I know I tend to downplay the typical French palate and its ability to handle heat or spice. If I never changed my mind, I wouldn't be an intelligent human being. The Basque region in the south west of France is the home of the most protected chile pepper I've ever encountered, the Piment d'Espelette. This chile is completely French and has an incredible marketing agent. Little by little, spice and heat is becoming more acceptable to the average French person. They might not want to taste it, but they will not turn their noses up to you eating it at their table. The Basque region has a variety of dishes that include some form of spice or heat. Poulet Basquaise is one of them, and Piperade is another. I'm not going to claim that my Piperade recipe is the authentic one.. first of all because I didn't really realize I was making a piperade until I was trying to find a good name for my excellent pasta dish that came out of some hidden part of my brain at a certain moment of the week. Second of all, because Piperade is usually a side dish to some grilled meat or in an omlet, not as pasta sauce with an egg yolk on top.

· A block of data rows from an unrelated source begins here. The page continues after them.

What follows belongs to an exercise in optimizing a design on an open flow for small area; a production flow would make more cautious choices. Function was checked by simulation only, so behaviour that the tests miss may differ from the original. The clock port is modelled as an ideal driver; clocking choices that lean on that would not hold on a real chip. Power is estimated from default activity; no workload was simulated.

job 4736:
## feeder_top
module feeder_top #(
    parameter int ADDR_W    = 16,
    parameter int SKEW_STEP = 3
) (
    input  logic                            i_clk,
    input  logic                            i_rst,
    input  logic                            i_start,
    input  logic [7:0]                      i_channel,
    input  logic [array_pkg::HEIGHT_W-1:0]  i_img_height,
    output logic                            o_sram_rden,
    output logic [ADDR_W-1:0]               o_sram_addr,
    input  logic [sram_pkg::WORD_W-1:0]     i_sram_data,
    output logic [74:0]                     o_win,
    output logic                            o_busy,
    output logic                            o_done
);
    logic              run_q;      
    logic [2:0]        ph_q;
    logic [7:0]        row_q;      
    logic [ADDR_W-1:0] addr_q;     
    logic              v1_q, v2_q;          
    logic              done_q;
    logic [7:0]        pix_q [1:12];        
    logic       start_ok;
    logic       empty;             
    logic       mul;               
    logic       rden;
    logic       v0;                
    logic       rd_last;           
    logic       real0;             
    logic       fill;              
    logic [7:0] acc_in;
    logic [7:0] mcand;
    logic [1:0] mbits;
    logic       carry;
    logic [9:0] acc_sum;
    logic [7:0] col_byte;          
    logic [7:0] pix_in;            
    assign start_ok = i_start && !o_busy;
    assign empty    = (i_img_height == 8'd0);
    assign mul      = start_ok || (run_q && !v1_q && ph_q < 3'd3);
    assign rden     = run_q && !mul && !empty;
    assign real0    = (row_q[7:1] != 7'd0) || (row_q[0] && ph_q[2]);
    assign fill     = (ph_q == 3'd4) && !real0 && !empty;
    assign mcand   = start_ok ? i_channel : addr_q[7:0];
  ...
Size in the first run: ~540 cells after synthesis, roughly 4700 um2 of cells after synthesis.
clock: 6.0 ns
lec_check: 0
cap_margin: 0
core_margin: 2
core_utilization: 85
slew_margin: 0
standard.sh (not shown) runs the stock make flow with config.mk's settings and CLKGATE_MAP_FILE= SYNTH_SCRIPT=/design/flow/synth_recipe.tcl, a recipe that flattens the netlist after the stock synthesis.
==> flow/flow/run.sh <==
#!/bin/bash
# The standard layout with four changes:
#  - synthesis leaves adders to ABC (no full/half-adder cells) and ABC maps
#    for area (flow/abc_area.script) instead of for speed; the synthesis is
#    otherwise the standard one, so the registers are the same;
#  - the smallest buffer on each port;
#  - a clock tree without dummy loads, built from clkbuf_8;
#  - at the end of CTS, each leaf clock buffer shrunk as far as its
#    flip-flops' clock slew allows (flow/shrink_clk.tcl).
# Each step's output goes to a log of its own here.
set -euo pipefail
here=$(pwd)
rm -rf "$here/scripts_area"
cp -r "$FLOW_HOME/scripts" "$here/scripts_area"
cp "$here/flow/abc_area.script" "$here/scripts_area/abc_area.script"
bash standard.sh ABC_AREA=1 "SCRIPTS_DIR=$here/scripts_area" ADDER_MAP_FILE= synth > synth.log 2>&1
bash standard.sh "BUFFER_PORTS_ARGS=-buffer_cell sky130_fd_sc_hd__buf_1" \
  "CTS_ARGS=-sink_clustering_enable -repair_clock_nets -dont_use_dummy_load -buf_list sky130_fd_sc_hd__clkbuf_8" \
  "POST_CTS_TCL=$here/flow/shrink_clk.tcl" finish > finish.log 2>&1
==> flow/flow/abc_area.script <==
strash
dc2
dch -f
amap
strash
dc2
dch -f
amap
topo
Other scripts of this flow, unchanged in this note and not shown: flow/flow/shrink_clk.tcl
Stage in which a tool error killed job 4736: 3_3_place_gp.
Inputs modified between job 4736 and job 9129:
- changing CORE_UTILIZATION from 85 to 65
-- flow/flow/run.sh --
<<< job 4736, line 3
#  - synthesis leaves adders to ABC (no full/half-adder cells) and ABC maps
#    for area (flow/abc_area.script) instead of for speed; the synthesis is
#    otherwise the standard one, so the registers are the same;
>>> job 9129, line 3
#  - ABC maps for area (flow/abc_area.script) instead of for speed; the
#    synthesis is otherwise the standard one, so the registers are the same;
<<< job 4736, line 16
bash standard.sh ABC_AREA=1 "SCRIPTS_DIR=$here/scripts_area" ADDER_MAP_FILE= synth > synth.log 2>&1
>>> job 9129, line 15
bash standard.sh ABC_AREA=1 "SCRIPTS_DIR=$here/scripts_area" synth > synth.log 2>&1
==> flow/flow/abc_area.script <==
strash
dch -f
amap
strash
dch -f
amap
topo
==> summary.txt <==
- Job 9129 finished every stage and its layout cleared the timing, design-rule and antenna checks.
- Netlist area before placement: lower on job 4736
- Adder and majority gate portion of the synthesized area in job 9129 vs job 4736: up 7.7 points
- Going from job 4736 to job 9129, complex-gate fraction of the synthesized area shrinks by 4.1 points.
- Looking at synthesized cell count across job 9129 and job 4736, the one that comes out lower is job 9129.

Either way, I was happy to realize that my creation was very plausibly French despite all the heat that went into it. That's enough to make me smile..
1 onion, chopped
5 cloves garlic, grated
1 bell pepper, diced
1-2 red chiles, diced
1 can tuna, drained
1 can tomato pulp + 1 can water
2 Tbsp olive oil
1 Tbsp dried basil
1 tsp cracked black pepper
salt to taste
500g (1 lb) package of lumaconi rigati pasta, cooked al dente
1 egg yolk per plate
red pepper flakes
extra cracked black pepper
1. Heat the olive oil in a wok or heavy based pan. Add in the onions and cook until translucent with a pinch of salt.
2. Add in the garlic, bell pepper, and red chiles. Love it. Stir fry for a few minutes.
3. Add the dried basil and tomato pulp with the can of water. Bring to a boil, then reduce to a simmer for about 5 minutes.
4. Add the tuna and lots of black pepper. Stir in, taste, and adjust the seasoning if needed.
5. Toss with the al dente lumaconi rigati over medium heat. You want it to be nice and piping hot. There should be enough sauce in there to coat each one of those little crevices, but just in case, reserve a bit of the pasta water if you need to thin out the sauce.
Serve ladled in bowls with an egg yolk and sprinkle with grated parmesan and red pepper flakes for the extra topical spice.
The egg yolk with make the sauce nice and rich when you stir it in your plate.